AIM OF THE EXERCISE:
From the data below, return all lines holding the string "make".

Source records
-- Opening Marker --

What follows belongs to an exercise in optimizing a design on an open flow for small area, a short achievable clock period and few clock cycles per item; a production flow would make more cautious choices.
RTL that was checked went through simulation tests only; none was proved equivalent to the original.
No functional check of the RTL was part of run 2.

==> design.v <==
module mdu_chunks (
  input  wire [63:0] v,
  input  wire        e,
  output wire [2:0]  m
);
  wire f1 = (v[63:15] == {49{e}});
  wire f2 = (v[63:31] == {33{e}});
  wire f3 = (v[63:47] == {17{e}});
  wire f4 = (v[63]    == e);
  assign m = f1 ? 3'd1 : f2 ? 3'd2 : f3 ? 3'd3 : f4 ? 3'd4 : 3'd5;
endmodule
module mdu_add69 (
  input  wire [68:0] a,
  input  wire [68:0] b,
  input  wire        cin,
  output wire [68:0] s
);
  localparam N = 70;    
  wire [N-1:0] g0 = {a & b, cin};
  wire [N-1:0] p0 = {a ^ b, 1'b0};
  wire [N-1:0] g [0:7];
  wire [N-1:0] p [0:7];
  assign g[0] = g0;
  assign p[0] = p0;
  genvar l, i;
  generate
    for (l = 0; l < 7; l = l + 1) begin : lv
      for (i = 0; i < N; i = i + 1) begin : bt
        if (((i >> l) & 1) == 1) begin : op
          assign g[l+1][i] = g[l][i] | (p[l][i] & g[l][((i >> l) << l) - 1]);
          assign p[l+1][i] = p[l][i] & p[l][((i >> l) << l) - 1];
        end else begin : pass
          assign g[l+1][i] = g[l][i];
          assign p[l+1][i] = p[l][i];
        end
      end
    end
  endgenerate
  assign s = p0[N-1:1] ^ g[7][N-2:0];
endmodule
module mdu_lzc64 (
  input  wire [63:0] v,
  output wire [6:0]  lz
);
  wire [31:0] z1;
  wire [31:0] c1;
  genvar g;
  generate
    for (g = 0; g < 32; g = g + 1) begin : l1
      assign z1[g] = ~(v[2*g+1] | v[2*g]);
      assign c1[g] = ~v[2*g+1];
    end
  endgenerate
  wire [15:0] z2;
  wire [31:0] c2;
  generate
    for (g = 0; g < 16; g = g + 1) begin : l2
      assign z2[g] = z1[2*g+1] & z1[2*g];
      assign c2[2*g+1:2*g] = z1[2*g+1] ? {1'b1, c1[2*g]} : {1'b0, c1[2*g+1]};
    end
  endgenerate
  wire [7:0]  z3;
  wire [23:0] c3;
  generate
    for (g = 0; g < 8; g = g + 1) begin : l3
      assign z3[g] = z2[2*g+1] & z2[2*g];
      assign c3[3*g+2:3*g] = z2[2*g+1] ? {1'b1, c2[4*g+1:4*g]} : {1'b0, c2[4*g+3:4*g+2]};
    end
  endgenerate
  wire [3:0]  z4;
  wire [15:0] c4;
  generate
    for (g = 0; g < 4; g = g + 1) begin : l4
      assign z4[g] = z3[2*g+1] & z3[2*g];
      assign c4[4*g+3:4*g] = z3[2*g+1] ? {1'b1, c3[6*g+2:6*g]} : {1'b0, c3[6*g+5:6*g+3]};
    end
  endgenerate
  wire [1:0]  z5;
  wire [9:0]  c5;
  generate
    for (g = 0; g < 2; g = g + 1) begin : l5
      assign z5[g] = z4[2*g+1] & z4[2*g];
      assign c5[5*g+4:5*g] = z4[2*g+1] ? {1'b1, c4[8*g+3:8*g]} : {1'b0, c4[8*g+7:8*g+4]};
    end
  endgenerate
  assign lz = (z5[1] & z5[0]) ? 7'd64 :
              z5[1] ? {2'b01, c5[4:0]} : {2'b00, c5[9:5]};
endmodule
module mul_div_unit #(
  parameter XLEN = 64
)(
  input  wire                clk,
  input  wire                reset_n,
  input  wire                start,
  input  wire  [3:0]         operation,
  input  wire                is_word_op,
  input  wire  [XLEN-1:0]    operand_a,
  input  wire  [XLEN-1:0]    operand_b,
  output wire  [XLEN-1:0]    result,
  output wire                busy,
  output wire                ready
);
  localparam S_IDLE  = 0;
  localparam S_MIT   = 1;
  localparam S_MEXT  = 2;
  localparam S_SKIP  = 3;
  localparam S_DPREP = 4;
  localparam S_ABSB  = 5;
  localparam S_LZ    = 6;
  localparam S_SHIFT = 7;
  localparam S_DIT   = 8;
  localparam S_CORR  = 9;
  localparam S_FIN   = 10;
  localparam NS      = 11;
  reg [NS-1:0] st;
  reg          rdy;
  reg          bsy;
  reg [65:0] ra;
  reg [63:0] rx;
  reg [63:0] rl;
  reg [5:0]  cnt;
  reg [1:0]  mc;         
  reg        e5;         
  reg [2:0]  opr;
  reg        wr;
  reg        sn, sd;     
  reg        negq;       
  reg [6:0]  lzn_r, lzd_r;
  reg        osel;       
  reg        o32;        
  reg        a_sx, a_en, a_inv;     
  reg        sel1, sel2, bneg;      
  reg        tsel1, tsel2, tneg;    
  reg        a_q;                   
  reg        cx;                    
  reg        xs;                    
  wire hi     = ~opr[2] & (opr[1] | opr[0]);
  wire d_sg   = ~opr[0];                      
  wire d_rem  = opr[1];
  wire wsx = ~(operation[2] & operation[0]);
  wire [63:0] a_in = is_word_op ? {{32{wsx & operand_a[31]}}, operand_a[31:0]} : operand_a;
  wire [63:0] b_in = is_word_op ? {{32{wsx & operand_b[31]}}, operand_b[31:0]} : operand_b;
  wire [68:0] add_a = {a_sx ? {{3{ra[65]}}, ra[65:64]} : 5'b00000,
                       ((ra[63:0] & {64{a_en}}) | (rl & {64{a_q}})) ^ {64{a_inv}}};
  wire [68:0] x69   = {{5{xs}}, rx};
  wire [68:0] x269  = {{4{xs}}, rx, 1'b0};
  wire [68:0] x469  = {{3{xs}}, rx, 2'b00};
  wire [68:0] x869  = {{2{xs}}, rx, 3'b000};
  wire [68:0] pp0   = ((sel1 ? x69 : 69'd0) | (sel2 ? x269 : 69'd0)) ^ {69{bneg}};
  wire [68:0] pp1   = ((tsel1 ? x469 : 69'd0) | (tsel2 ? x869 : 69'd0)) ^ {69{tneg}};
  wire [68:0] csa_s = add_a ^ pp0 ^ pp1;
  wire [68:0] csa_c = {(add_a[67:0] & pp0[67:0]) | (add_a[67:0] & pp1[67:0]) |
                       (pp0[67:0] & pp1[67:0]), bneg};
  wire [68:0] sum;
  mdu_add69 add (.a(csa_s), .b(csa_c), .cin(tneg | cx), .s(sum));
  wire i_sa = ~(operation[1] & operation[0]);    
  wire i_sb = ~operation[1];                     
  wire xa = i_sa & a_in[63];
  wire xb = i_sb & b_in[63];
  wire [2:0] ma, mb;
  mdu_chunks cha (.v(a_in), .e(xa), .m(ma));
  mdu_chunks chb (.v(b_in), .e(xb), .m(mb));
  wire swap = (mb < ma);                      
  wire [3:0] y0 = swap ? b_in[3:0] : a_in[3:0];
  wire [2:0] mm = swap ? mb : ma;
  function [2:0] booth;    
    input [2:0] y;
    begin
      booth[2] = y[1] ^ y[0];
      booth[1] = (y == 3'b011) | (y == 3'b100);
      booth[0] = y[2] & ~(y[1] & y[0]);
    end
  endfunction
  wire [6:0] lzn, lzd;
  mdu_lzc64 lz_n (.v(ra[63:0]), .lz(lzn));
  mdu_lzc64 lz_d (.v(rx),       .lz(lzd));
  wire [7:0] sdiff = {1'b0, lzd_r} - {1'b0, lzn_r};
  wire       dz    = lzd_r[6];
  wire       qz    = sdiff[7];            
  wire       neg_n = d_sg & ra[63];
  wire       neg_d = d_sg & rx[63];
  wire       c_neg = d_rem ? sn : ((sn ^ sd) & ~dz);
  reg [NS-1:0] st_n;
  reg          done;
  reg          osel_n;
  reg          negq_n;
  always @(*) begin
    st_n   = {NS{1'b0}};
    done   = 1'b0;
    osel_n = osel;
    negq_n = negq;
    case (1'b1)
      st[S_IDLE]: begin
        if (start) st_n[operation[2] ? S_DPREP : S_MIT] = 1'b1;
        else st_n[S_IDLE] = 1'b1;
      end
      st[S_MIT]: begin
        osel_n = ~hi;
        if (cnt != 6'd0) st_n[S_MIT] = 1'b1;
        else if (~mc[0]) st_n[S_SKIP] = 1'b1;
        else if (e5) st_n[S_MEXT] = 1'b1;
        else done = 1'b1;
      end
      st[S_MEXT]: done = 1'b1;
      st[S_SKIP]: done = 1'b1;
      st[S_DPREP]: begin
        if (neg_d) st_n[S_ABSB] = 1'b1;
        else if (neg_n) st_n[S_LZ] = 1'b1;
        else if (sum[68]) begin
          osel_n = ~d_rem;
          done = 1'b1;
        end else st_n[S_SHIFT] = 1'b1;
      end
      st[S_ABSB]:  st_n[S_LZ] = 1'b1;
      st[S_LZ]:    st_n[S_SHIFT] = 1'b1;
      st[S_SHIFT]: begin
        negq_n = c_neg;
        if (dz | qz) begin
          osel_n = ~d_rem;
          if (d_rem & sn) st_n[S_FIN] = 1'b1;
          else done = 1'b1;
        end else st_n[S_DIT] = 1'b1;
      end
      st[S_DIT]: begin
        if (cnt != 6'd0) st_n[S_DIT] = 1'b1;
        else begin
          osel_n = ~d_rem;
          if (d_rem & sum[68]) st_n[S_CORR] = 1'b1;
          else if (negq) st_n[S_FIN] = 1'b1;
          else done = 1'b1;
        end
      end
      st[S_CORR]: begin
        if (negq) st_n[S_FIN] = 1'b1;
        else done = 1'b1;
      end
      st[S_FIN]: begin
        osel_n = 1'b0;
        done = 1'b1;
      end
      default: ;
    endcase
    if (done) st_n[S_IDLE] = 1'b1;
  end
  always @(posedge clk or negedge reset_n) begin
    if (!reset_n) begin
      st  <= {{(NS-1){1'b0}}, 1'b1};
      rdy <= 1'b0;
      bsy <= 1'b0;
    end else begin
      st  <= st_n;
      rdy <= done;
      if (st[S_IDLE]) bsy <= start;
      else if (done) bsy <= 1'b0;
    end
  end
  wire i_negn   = ~operation[0] & a_in[63];
  wire dp_neg   = st_n[S_DPREP] & i_negn;
  wire dp_cmp   = st_n[S_DPREP] & ~i_negn;
  wire fin_rem  = st_n[S_FIN] & d_rem;
  wire fin_quot = st_n[S_FIN] & ~d_rem;
  reg [2:0] bd0_n, bd1_n;
  always @(*) begin
    bd0_n = 3'b000;
    bd1_n = 3'b000;
    if (st[S_IDLE] & st_n[S_MIT]) begin
      bd0_n = booth({y0[1:0], 1'b0});
      bd1_n = booth(y0[3:1]);
    end else if (st_n[S_MIT]) begin
      bd0_n = booth(rl[5:3]);
      bd1_n = booth(rl[7:5]);
    end else if (st_n[S_MEXT]) begin
      bd0_n = 3'b100;                         
    end else if (st_n[S_ABSB] | (st[S_SHIFT] & st_n[S_DIT]) | dp_cmp) begin
      bd0_n = 3'b101;                         
    end else if (st[S_DIT] & (st_n[S_DIT] | st_n[S_CORR])) begin
      bd0_n = {1'b1, 1'b0, ~sum[68]};         
    end
  end
  always @(posedge clk) begin
    a_sx  <= st_n[S_MIT] | st_n[S_MEXT] | st_n[S_DIT] | st_n[S_CORR];
    a_en  <= st_n[S_MIT] | st_n[S_MEXT] | st_n[S_DIT] | st_n[S_CORR] |
             st_n[S_DPREP] | fin_rem;
    a_inv <= dp_neg | (st_n[S_FIN] & negq_n);
    cx    <= dp_neg | (st_n[S_FIN] & negq_n);
    a_q   <= fin_quot;
    {sel1, sel2, bneg}    <= bd0_n;
    {tsel1, tsel2, tneg}  <= bd1_n;
    osel  <= osel_n;
    o32   <= st[S_MIT] ? ~mc[1] : (st[S_IDLE] ? 1'b0 : o32);
    negq  <= negq_n;
    lzn_r <= lzn;
    lzd_r <= lzd;
  end
  always @(posedge clk) begin
    case (1'b1)
      st[S_IDLE]: begin
        opr <= operation[2:0];
        wr  <= is_word_op;
        if (operation[2]) begin
          ra <= {2'b00, a_in};
          rx <= b_in;
          xs <= 1'b0;
        end else begin
          ra <= 66'd0;
          rl <= swap ? b_in : a_in;
          rx <= swap ? a_in : b_in;
          xs <= swap ? xa : xb;
        end
        e5  <= (mm == 3'd5);
        mc  <= (mm == 3'd5) ? 2'd3 : mm[1:0] - 2'd1;
        cnt <= (mm == 3'd5) ? 6'd15 : {2'b00, mm[1:0] - 2'd1, 2'b11};
      end
      st[S_MIT]: begin
        ra  <= {sum[68], sum[68:4]};
        rl  <= {sum[3:0], rl[63:4]};
        cnt <= cnt - 6'd1;
      end
      st[S_MEXT]: begin
        ra <= sum[65:0];
      end
      st[S_SKIP]: begin
        ra  <= {{16{ra[65]}}, ra[65:16]};
        rl  <= {ra[15:0], rl[63:16]};
      end
      st[S_DPREP]: begin
        sn <= neg_n;
        sd <= neg_d;
        rl <= 64'd0;
        if (neg_n)
          ra <= {2'b00, sum[63:0]};
      end
      st[S_ABSB]: begin
        rx <= sum[63:0];
      end
      st[S_SHIFT]: begin
        rl <= {64{dz}};
        if (~(dz | qz)) begin
          rx  <= rx << sdiff[5:0];
          cnt <= sdiff[5:0];
        end
      end
      st[S_DIT]: begin
        ra  <= sum[65:0];
        rl  <= {rl[62:0], ~sum[68]};
        if (cnt != 6'd0)
          rx <= {1'b0, rx[63:1]};
        cnt <= cnt - 6'd1;
      end
      st[S_CORR]: begin
        ra <= sum[65:0];
      end
      st[S_FIN]: begin
        ra <= {2'b00, sum[63:0]};
      end
      default: ;
    endcase
  end
  wire [63:0] rv = o32 ? (osel ? {ra[31:0], rl[63:32]} : {{30{ra[65]}}, ra[65:32]})
                      : (osel ? rl : ra[63:0]);
  assign result = wr ? {{32{rv[31]}}, rv[31:0]} : rv;
  assign busy   = bsy;
  assign ready  = rdy;
endmodule
==> run.sh <==
#!/bin/bash
# synth_recipe.tcl (not shown) runs the flow's synth.tcl, then flattens the netlist and writes it again
# the make line also repeats each setting of config.mk as NAME=value (left out here)
make -C /OpenROAD-flow-scripts/flow DESIGN_CONFIG=/design/flow/config.mk WORK_HOME=/design/flow/orfs CLKGATE_MAP_FILE= SYNTH_SCRIPT=/design/flow/synth_recipe.tcl finish
==> config.mk <==
export PLATFORM = sky130hd
export DESIGN_NAME = mul_div_unit
export DESIGN_NICKNAME = mul_div_unit
export VERILOG_FILES = /design/flow/design.v
export SDC_FILE = /design/flow/constraint.sdc
export NUM_CORES = 4
export LEC_CHECK = 0
export CAP_MARGIN = 20
export CORE_MARGIN = 2
export CORE_UTILIZATION = 40
export SETUP_SLACK_MARGIN = 1.5
export SLEW_MARGIN = 20
==> constraint.sdc <==
create_clock -name core_clock -period 6.0 [get_ports {clk}]
set_input_delay 1.2000 -clock core_clock [delete_from_list [all_inputs] [get_ports {clk}]]
set_output_delay 1.2000 -clock core_clock [all_outputs]
set_load 0.01 [all_outputs]
==> run summary, run 1 <==
post-synthesis xor/xnor area fraction=0.07120; Global Route Usage Sum=0.4006; Via-to-Cell Ratio=6.948; drt first pass iters=8; Placement Cell Area=35360 µm²; maxcap violations=0; setup_tns=0 ps; routed vias=35440; commonest cells after routing, fill and taps aside=333 x a21oi_1, 266 x nor2_1, 243 x nand2_1; Routed WL=172.0 mm; most area-hungry cell type in the Yosys netlist=edfxtp_1; CTS H-Tree Depth=2; Synth Area in Simple Gates=0.1285; register area=7234 µm²; RSZ-0062 raised after global routing=true; largest family of logic cells by synthesized area=compound AO/OA/AOI/OAI gates; outcome=timing/DRC/antenna clean; core area=78870 µm²; Final Hold Fails=0; Hold WC Path Type=reg2reg; Worst-Margin Slew=1156 ps; routability cong.=1.075; Inserted Clock Buffers=36; Max Freq=195.5 MHz; cell count after synthesis=3832; Synth Area in Compound Gates=0.2835; CTS Buffer Depth=3; Synth area leaders=edfxtp_1 20%, mux2i_1 7.1%, a21oi_1 5.7%; Worst setup SP type=flop; crit path kind=reg2reg; final core utilization=0.5084; DIE HEIGHT=286.2 µm; count of pins over their slew limit=0; Clock Latency Late Sink=610 ps; Place WS=257.1 ps; Synth Area per Inst=8.314 µm²; drt drc=0; ratio of cells with drive above 1 in the final layout=0.2030; largest net degree at the start of global routing=89; Yosys top cell area share=0.1998; Ports=202; Tcrit/Tclk final=0.8523; most common cell after layout, fill and taps aside=a21oi_1; Ys Warns=2; Worst-path clk slew=60 ps; final instance area=40100 µm²; CTS Sinks=250; CP required=6460 ps; CTS Hold Bufs=0; worst-path fanout max=7; vias in the first global route=32610; Root Buffer=clkbuf_16; die area=81920 µm²; Post-synth EDFFs=212; Worst setup EP type=flop; final net count=4310; Initial Util=0.4040; TritonCTS clock tree=done; Synth Cell Area=31860 µm²; Avg WL per Cell=33.72 µm; IO buf count=200; area occupied by multi-input gates=24460 µm²; ys flop type=edfxtp_1; Crit-path slowest cell=fa_1; synthesized flop and latch total=250; clock skew=47.25 ps; final setup violation count=0; number of DRC markers in iteration 0=6348; Distinct cells, synth=102; first-pass GRT wire length=238.2 mm; final setup margin=886.2 ps; HPWL Detailed=125.6 mm; minimum clock period=5114 ps; Largest stage delay, worst path=540 ps; total gr overflow=0; antenna violations before repair=16; Synth Net Count=4129; relative slew slack=0.2270; adder-cell share of the synthesized area=0.08113; Area Growth Syn to Fin=25.86%; antenna viol nets, final=0; CP Cell Sequence=buf_12 > a22oi_2 > xor2_2 > fa_1 > inv_2 > ha_4 > nand4_4 > or4_4 > a211oi_2 > buf_4 > o2111a_2 > o211a_4 > buf_6 > o21bai_4 > a31o_4 > mux2i_2 > nand3b_1 > o211a_1; Arr. time, crit path=5570 ps; Die Width=286.2 µm; Fillers=7538; Rows=103; register area share after synthesis=0.2258; Async SR Flop Fraction=0.05200; multiplexer area fraction after synthesis=0.1343
[through the flow]
step | std cells | hold slack [ps]
floorplan | 3832 | 439.0
global placement | 4894 | 452.1
detailed placement | 4894 | 467.3
CTS | 5039 | 476.9
global route | 5091 | 517.7
finish | 5100 | 481.9
[sequential cells by signal (all words and copies together), names as in the netlist, 2 cells and up]
name   count
st        11
cnt        6
lzn_r      7
rl        64
lzd_r      7
opr        3
ra        66
rx        64
mc         2
[worst max-delay path: cells and delay by family, from the launching register on]
family | cells | cell delay, ps
buffers and inverters | 4 | 540
xor gates and xnor gates | 1 | 220
DFF | 1 | 430
and+or+nand+nor | 3 | 960
AOI/OAI and AO/OA | 7 | 1740
muxes | 1 | 210
adders and majority gates | 2 | 830
[per-layer routing]
metal | GRT usage | up-vias | wire [µm]
met2 | 0.5812 | 2952 | 71350
met5 | 0.005233 | - | 281
met1 | 0.5149 | 17100 | 61970
li1 | - | 14690 | -
met4 | 0.2501 | 12 | 13470
met3 | 0.1281 | 679 | 24920
[cells in the mapped netlist (all sizes together), types with 12 or more instances]
cell and count:
xnor2 135, and3 15, o22a 31, a221o 21, a211oi 78, mux2i 228
dfrtp 12, nor2b 53, o21a 31, nand3 32, o22ai 14, nand4 34
mux2 37, clkbuf 270, a221oi 80, inv 244, o21ai 198, mux4 70
dfxtp 25, or3 12, a22oi 218, a21oi 365, o211ai 28, o21bai 30
buf 102, o221ai 45, nand2 253, o31ai 39, nor3 69, and2 15
xor2 124, ha 85, nand2b 19, nor4 47, nor2 286, a31oi 13
a21o 23, fa 76, edfxtp 212
[final timing paths]
check	startpoint	end	slack (ps)	cells past startpoint
setup reg to reg	a_q	sel1	890	18
hold / removal	mc[0]	st[3]	480	1
max in group asynchronous	reset_n	st[7]	4450	1
min in group asynchronous	reset_n	st[1]	1000	1
hold reg to reg	mc[0]	st[3]	480	1
setup / recovery	a_q	sel1	890	18
[logic make-up (layout without fill, tap and decap cells)]
logic type,Yosys count,in the layout
flip-flops,250,250
buffers and inverters,621,828
AND/OR/NAND/NOR,877,877
AO/OA/AOI/OAI,1329,1329
XOR/XNOR,259,260
other,0,10
adder cells (fa/ha/maj),161,161
multiplexers,335,335
[timing repair]
action / CTS / global route
pin swaps: 108 / 140
cloned: 3 / 1
resized for setup: 320 / 244
setup endpoints to repair: 201 / 190
setup buffers: 77 / 50
[final cells by class]
type / count / share of cell area
clock buffers: 45 / 0.02381
clock inverters: 20 / 0.004555
repair buffers: 514 / 0.1244
well taps: 1050 / 0.03276
flip-flops and latches: 250 / 0.1804
inverters: 249 / 0.02346
multi-input cells: 2962 / 0.6100
diodes: 10 / 0.0006240
Testbench counts, summed over its fixed seeds: cycles 34,161, ops 3,200.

-- Closing Marker --

TASK ANSWER:
What follows belongs to an exercise in optimizing a design on an open flow for small area, a short achievable clock period and few clock cycles per item; a production flow would make more cautious choices.
# the make line also repeats each setting of config.mk as NAME=value (left out here)
make -C /OpenROAD-flow-scripts/flow DESIGN_CONFIG=/design/flow/config.mk WORK_HOME=/design/flow/orfs CLKGATE_MAP_FILE= SYNTH_SCRIPT=/design/flow/synth_recipe.tcl finish
[logic make-up (layout without fill, tap and decap cells)]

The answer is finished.